(Entries taken from a collection)
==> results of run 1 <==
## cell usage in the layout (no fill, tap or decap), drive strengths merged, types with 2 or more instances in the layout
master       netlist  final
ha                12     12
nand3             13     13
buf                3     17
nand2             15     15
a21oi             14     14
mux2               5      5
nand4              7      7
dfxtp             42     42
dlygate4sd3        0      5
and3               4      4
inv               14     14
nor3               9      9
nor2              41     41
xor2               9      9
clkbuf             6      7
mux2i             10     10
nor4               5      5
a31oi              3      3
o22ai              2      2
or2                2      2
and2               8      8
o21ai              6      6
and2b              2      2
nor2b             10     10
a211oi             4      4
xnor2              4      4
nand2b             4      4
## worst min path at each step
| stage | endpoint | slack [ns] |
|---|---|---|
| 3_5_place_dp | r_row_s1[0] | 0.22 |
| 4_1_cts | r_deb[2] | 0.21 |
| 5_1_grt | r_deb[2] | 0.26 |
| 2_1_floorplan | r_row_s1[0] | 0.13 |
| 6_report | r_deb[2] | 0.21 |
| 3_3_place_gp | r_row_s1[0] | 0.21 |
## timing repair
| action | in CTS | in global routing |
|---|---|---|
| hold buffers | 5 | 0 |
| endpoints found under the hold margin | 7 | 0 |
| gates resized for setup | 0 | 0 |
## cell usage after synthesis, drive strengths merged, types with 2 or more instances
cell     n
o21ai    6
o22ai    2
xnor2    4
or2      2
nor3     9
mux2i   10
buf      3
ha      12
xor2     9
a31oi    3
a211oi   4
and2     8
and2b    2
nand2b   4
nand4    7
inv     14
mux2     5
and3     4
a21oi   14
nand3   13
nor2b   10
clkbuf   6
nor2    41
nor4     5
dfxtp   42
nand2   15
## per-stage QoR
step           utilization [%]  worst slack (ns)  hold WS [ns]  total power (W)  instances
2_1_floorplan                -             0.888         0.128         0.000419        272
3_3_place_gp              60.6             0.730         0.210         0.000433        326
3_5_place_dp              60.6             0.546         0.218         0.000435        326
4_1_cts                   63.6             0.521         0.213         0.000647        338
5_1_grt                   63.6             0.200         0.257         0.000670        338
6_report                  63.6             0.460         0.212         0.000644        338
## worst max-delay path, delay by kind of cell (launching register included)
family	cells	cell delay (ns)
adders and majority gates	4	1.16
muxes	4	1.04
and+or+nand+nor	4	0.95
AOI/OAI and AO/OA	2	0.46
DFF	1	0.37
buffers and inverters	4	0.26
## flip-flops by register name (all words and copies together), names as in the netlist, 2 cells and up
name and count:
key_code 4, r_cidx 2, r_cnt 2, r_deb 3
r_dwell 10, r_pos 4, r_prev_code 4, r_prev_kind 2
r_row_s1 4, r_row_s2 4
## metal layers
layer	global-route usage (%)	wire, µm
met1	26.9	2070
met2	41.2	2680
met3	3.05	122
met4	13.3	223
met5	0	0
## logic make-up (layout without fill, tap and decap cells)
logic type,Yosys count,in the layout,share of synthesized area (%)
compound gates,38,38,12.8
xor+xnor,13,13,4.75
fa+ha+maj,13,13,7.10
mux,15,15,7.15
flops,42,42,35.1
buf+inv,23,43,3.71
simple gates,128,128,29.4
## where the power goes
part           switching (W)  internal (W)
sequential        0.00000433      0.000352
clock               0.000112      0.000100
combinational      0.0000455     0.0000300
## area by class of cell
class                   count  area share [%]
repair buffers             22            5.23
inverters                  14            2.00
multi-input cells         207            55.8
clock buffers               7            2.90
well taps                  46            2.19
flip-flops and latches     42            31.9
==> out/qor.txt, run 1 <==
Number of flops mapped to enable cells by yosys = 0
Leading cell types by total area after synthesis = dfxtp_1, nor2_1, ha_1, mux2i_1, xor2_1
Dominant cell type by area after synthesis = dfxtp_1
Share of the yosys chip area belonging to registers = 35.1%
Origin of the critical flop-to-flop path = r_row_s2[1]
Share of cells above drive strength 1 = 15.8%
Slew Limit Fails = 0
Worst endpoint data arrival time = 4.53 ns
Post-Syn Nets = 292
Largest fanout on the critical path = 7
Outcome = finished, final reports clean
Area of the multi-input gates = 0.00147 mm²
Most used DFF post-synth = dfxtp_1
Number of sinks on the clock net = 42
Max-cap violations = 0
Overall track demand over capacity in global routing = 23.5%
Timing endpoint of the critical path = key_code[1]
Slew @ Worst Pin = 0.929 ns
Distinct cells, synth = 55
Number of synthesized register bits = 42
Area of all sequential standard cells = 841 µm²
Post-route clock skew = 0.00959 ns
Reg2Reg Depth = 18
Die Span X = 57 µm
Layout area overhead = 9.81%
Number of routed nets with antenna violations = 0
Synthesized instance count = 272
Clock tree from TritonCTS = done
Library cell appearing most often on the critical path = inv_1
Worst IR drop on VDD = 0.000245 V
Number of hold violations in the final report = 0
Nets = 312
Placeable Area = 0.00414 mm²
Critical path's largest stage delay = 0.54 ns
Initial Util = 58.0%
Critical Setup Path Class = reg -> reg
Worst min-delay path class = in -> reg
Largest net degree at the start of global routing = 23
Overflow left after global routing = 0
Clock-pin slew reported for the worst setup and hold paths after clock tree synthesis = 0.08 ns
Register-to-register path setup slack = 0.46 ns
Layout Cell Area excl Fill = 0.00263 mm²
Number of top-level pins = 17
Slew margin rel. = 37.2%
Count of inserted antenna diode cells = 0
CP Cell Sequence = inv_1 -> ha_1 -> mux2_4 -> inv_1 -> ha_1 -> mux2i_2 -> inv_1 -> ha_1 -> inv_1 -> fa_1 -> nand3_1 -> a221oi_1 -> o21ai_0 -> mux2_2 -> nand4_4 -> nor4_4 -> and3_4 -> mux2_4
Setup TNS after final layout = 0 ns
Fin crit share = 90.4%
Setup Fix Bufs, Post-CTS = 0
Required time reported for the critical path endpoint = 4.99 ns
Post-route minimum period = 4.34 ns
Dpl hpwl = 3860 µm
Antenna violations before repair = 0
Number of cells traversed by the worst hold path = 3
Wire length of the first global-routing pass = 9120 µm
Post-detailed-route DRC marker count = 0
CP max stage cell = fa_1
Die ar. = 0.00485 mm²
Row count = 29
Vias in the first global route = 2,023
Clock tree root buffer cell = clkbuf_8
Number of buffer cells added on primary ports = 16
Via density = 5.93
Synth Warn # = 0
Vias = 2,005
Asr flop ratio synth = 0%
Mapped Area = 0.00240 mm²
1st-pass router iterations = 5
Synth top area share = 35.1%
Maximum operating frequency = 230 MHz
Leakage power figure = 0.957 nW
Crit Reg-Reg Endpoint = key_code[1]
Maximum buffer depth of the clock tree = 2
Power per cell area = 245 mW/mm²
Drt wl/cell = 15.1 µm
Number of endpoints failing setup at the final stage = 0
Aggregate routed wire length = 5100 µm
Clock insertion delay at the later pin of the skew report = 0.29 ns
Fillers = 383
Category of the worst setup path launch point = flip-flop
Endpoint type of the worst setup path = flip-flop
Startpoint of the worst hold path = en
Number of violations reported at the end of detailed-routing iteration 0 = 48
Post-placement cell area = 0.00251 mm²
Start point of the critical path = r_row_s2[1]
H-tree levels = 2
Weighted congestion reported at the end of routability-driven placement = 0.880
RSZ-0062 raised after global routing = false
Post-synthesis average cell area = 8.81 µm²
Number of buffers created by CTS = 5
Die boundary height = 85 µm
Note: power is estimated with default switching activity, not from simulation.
File: src/rtl/reload_pkg.sv
// reload_pkg: shared definitions for the reload_shadow slice.
//   RELOAD_WIDTH      default width of a reload value / observed count
//   RELOAD_DEFAULT_N  reload value driven after reset
//   reload_t          RELOAD_WIDTH-bit unsigned reload value
//   ptr_width()       ceil(log2(depth)), used for queue pointers and counts
package reload_pkg;

    localparam int RELOAD_WIDTH = 4;
    localparam logic [RELOAD_WIDTH-1:0] RELOAD_DEFAULT_N = 4'd9;

    typedef logic [RELOAD_WIDTH-1:0] reload_t;

    function automatic int ptr_width(input int depth);
        int w;
        w = 0;
        for (int i = 0; i < 31; i++) begin
            if ((1 << i) < depth) begin
                w = i + 1;
            end
        end
        return w;
    endfunction

endpackage

File: src/rtl/reload_queue.sv
// reload_queue: DEPTH-entry FIFO holding pending reload values.
// All state changes on the falling edge of clk; synchronous active-low reset.
//   clk, rst_n  clock / synchronous active-low reset
//   flush       empties the queue, overriding push and pop on that edge
//   push, din   append din at the tail (ignored when full)
//   pop         drop the head entry (ignored when empty)
//   dout        current head entry (meaningless while count == 0)
//   count       number of stored entries, 0..DEPTH
//   full        count == DEPTH
module reload_queue
    import reload_pkg::*;
#(
    parameter int WIDTH = RELOAD_WIDTH,
    parameter int DEPTH = 2
) (
    input  logic                      clk,
    input  logic                      rst_n,
    input  logic                      flush,
    input  logic                      push,
    input  logic                      pop,
    input  logic [WIDTH-1:0]          din,
    output logic [WIDTH-1:0]          dout,
    output logic [ptr_width(DEPTH):0] count,
    output logic                      full
);

    localparam int PW = ptr_width(DEPTH);
    localparam int CW = PW + 1;
    localparam logic [PW-1:0] PTR_ONE  = PW'(1);
    localparam logic [CW-1:0] CNT_ONE  = CW'(1);
    localparam logic [CW-1:0] CNT_FULL = CW'(DEPTH);

    logic [WIDTH-1:0] mem [DEPTH];
    logic [PW-1:0]    wr_ptr;
    logic [PW-1:0]    rd_ptr;
    logic             do_push;
    logic             do_pop;

    assign full    = (count == CNT_FULL);
    assign do_push = push && !full && !flush;
    assign do_pop  = pop && (count != '0) && !flush;
    assign dout    = mem[rd_ptr];

    // Pointers wrap naturally because DEPTH is a power of two.
    always_ff @(negedge clk) begin
        if (!rst_n || flush) begin
            wr_ptr <= '0;
            rd_ptr <= '0;
            count  <= '0;
        end else begin
            if (do_push) begin
                wr_ptr <= wr_ptr + PTR_ONE;
            end
            if (do_pop) begin
                rd_ptr <= rd_ptr + PTR_ONE;
            end
            case ({do_push, do_pop})
                2'b10:   count <= count + CNT_ONE;
                2'b01:   count <= count - CNT_ONE;
                default: count <= count;
            endcase
        end
    end

    // Storage is not reset; entries are only read once count covers them.
    always_ff @(negedge clk) begin
        if (rst_n && do_push) begin
            mem[wr_ptr] <= din;
        end
    end

endmodule

File: src/rtl/reload_shadow.sv
// reload_shadow: shadow register feeding the N input of a down counter.
// New reload values arrive over valid/ready and are queued; the head of the
// queue is committed to n_out only at a period boundary so a running count
// is never disturbed. All state changes on the falling edge of clk.
//   clk, rst_n   clock / synchronous active-low reset (falling edge)
//   load_data    new reload value, accepted when load_valid && load_ready
//   load_valid   load_data is valid
//   load_ready   queue has room (low while rst_n is low)
//   cnt          live count from the downstream counter
//   n_out        active reload value for the counter
//   reload_evt   registered pulse: the counter reloaded on the last edge
//   pend         number of queued, uncommitted values
//   flush        (only with RELOAD_SHADOW_FLUSH_EN) empties the queue
// Build option: define RELOAD_SHADOW_FLUSH_EN to add the flush input.
module reload_shadow
    import reload_pkg::*;
#(
    parameter int               WIDTH     = RELOAD_WIDTH,
    parameter int               DEPTH     = 2,
    parameter logic [WIDTH-1:0] DEFAULT_N = WIDTH'(RELOAD_DEFAULT_N)
) (
    input  logic                      clk,
    input  logic                      rst_n,
    input  logic [WIDTH-1:0]          load_data,
    input  logic                      load_valid,
    output logic                      load_ready,
    input  logic [WIDTH-1:0]          cnt,
    output logic [WIDTH-1:0]          n_out,
    output logic                      reload_evt,
    output logic [ptr_width(DEPTH):0] pend
`ifdef RELOAD_SHADOW_FLUSH_EN
    ,
    input  logic                      flush
`endif
);

    logic             flush_act;
    logic             q_full;
    logic [WIDTH-1:0] q_head;
    logic             cnt_is_zero;
    logic             cnt_is_one;
    logic             commit_cond;
    logic             do_commit;

`ifdef RELOAD_SHADOW_FLUSH_EN
    assign flush_act = flush;
`else
    assign flush_act = 1'b0;
`endif

    // Ready ignores a same-edge commit, so a full queue never accepts.
    assign load_ready = rst_n && !q_full;

    assign cnt_is_zero = (cnt == '0);
    assign cnt_is_one  = (cnt == WIDTH'(1));

    // cnt == 1: the counter reaches 0 this edge and reloads on the next one.
    // cnt == 0 with n_out == 0: the counter is stuck reloading zero.
    assign commit_cond = cnt_is_one || (cnt_is_zero && (n_out == '0));
    assign do_commit   = commit_cond && (pend != '0) && !flush_act;

    reload_queue #(
        .WIDTH (WIDTH),
        .DEPTH (DEPTH)
    ) u_queue (
        .clk   (clk),
        .rst_n (rst_n),
        .flush (flush_act),
        .push  (load_valid && load_ready),
        .pop   (do_commit),
        .din   (load_data),
        .dout  (q_head),
        .count (pend),
        .full  (q_full)
    );

    always_ff @(negedge clk) begin
        if (!rst_n) begin
            n_out      <= DEFAULT_N;
            reload_evt <= 1'b0;
        end else begin
            reload_evt <= cnt_is_zero;
            if (do_commit) begin
                n_out <= q_head;
            end
        end
    end

endmodule

File: config.mk
export PLATFORM = sky130hd
export DESIGN_NAME = reload_shadow
export DESIGN_NICKNAME = d
export VERILOG_FILES = /design/src/rtl/reload_pkg.sv /design/src/rtl/reload_queue.sv /design/src/rtl/reload_shadow.sv
export SDC_FILE = /design/constraint.sdc
export NUM_CORES = 1
export LEC_CHECK = 0
export CORE_MARGIN = 1
export CORE_UTILIZATION = 42
export CTS_BUF_LIST = sky130_fd_sc_hd__clkbuf_8
export CTS_CLUSTER_SIZE = 40
export DETAILED_ROUTE_END_ITERATION = 7
export DONT_BUFFER_PORTS = 1
export PLACE_DENSITY = 0.55
export SLEW_MARGIN = 15
export SYNTH_ARGS = -nofsm -noshare
export SYNTH_HDL_FRONTEND = slang
export SYNTH_SLANG_ARGS = --single-unit
export TNS_END_PERCENT = 30
File: constraint.sdc
create_clock -name clk -period 2.3 [get_ports clk]
set_input_delay 0.575 -clock clk [delete_from_list [all_inputs] [get_ports clk]]
set_output_delay 0.575 -clock clk [all_outputs]
set_load 0.005 [all_outputs]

**TASK OBJECTIVE**: If the word "merged" is on a line above, return that line.

**RESPONSE**:
## cell usage in the layout (no fill, tap or decap), drive strengths merged, types with 2 or more instances in the layout
## cell usage after synthesis, drive strengths merged, types with 2 or more instances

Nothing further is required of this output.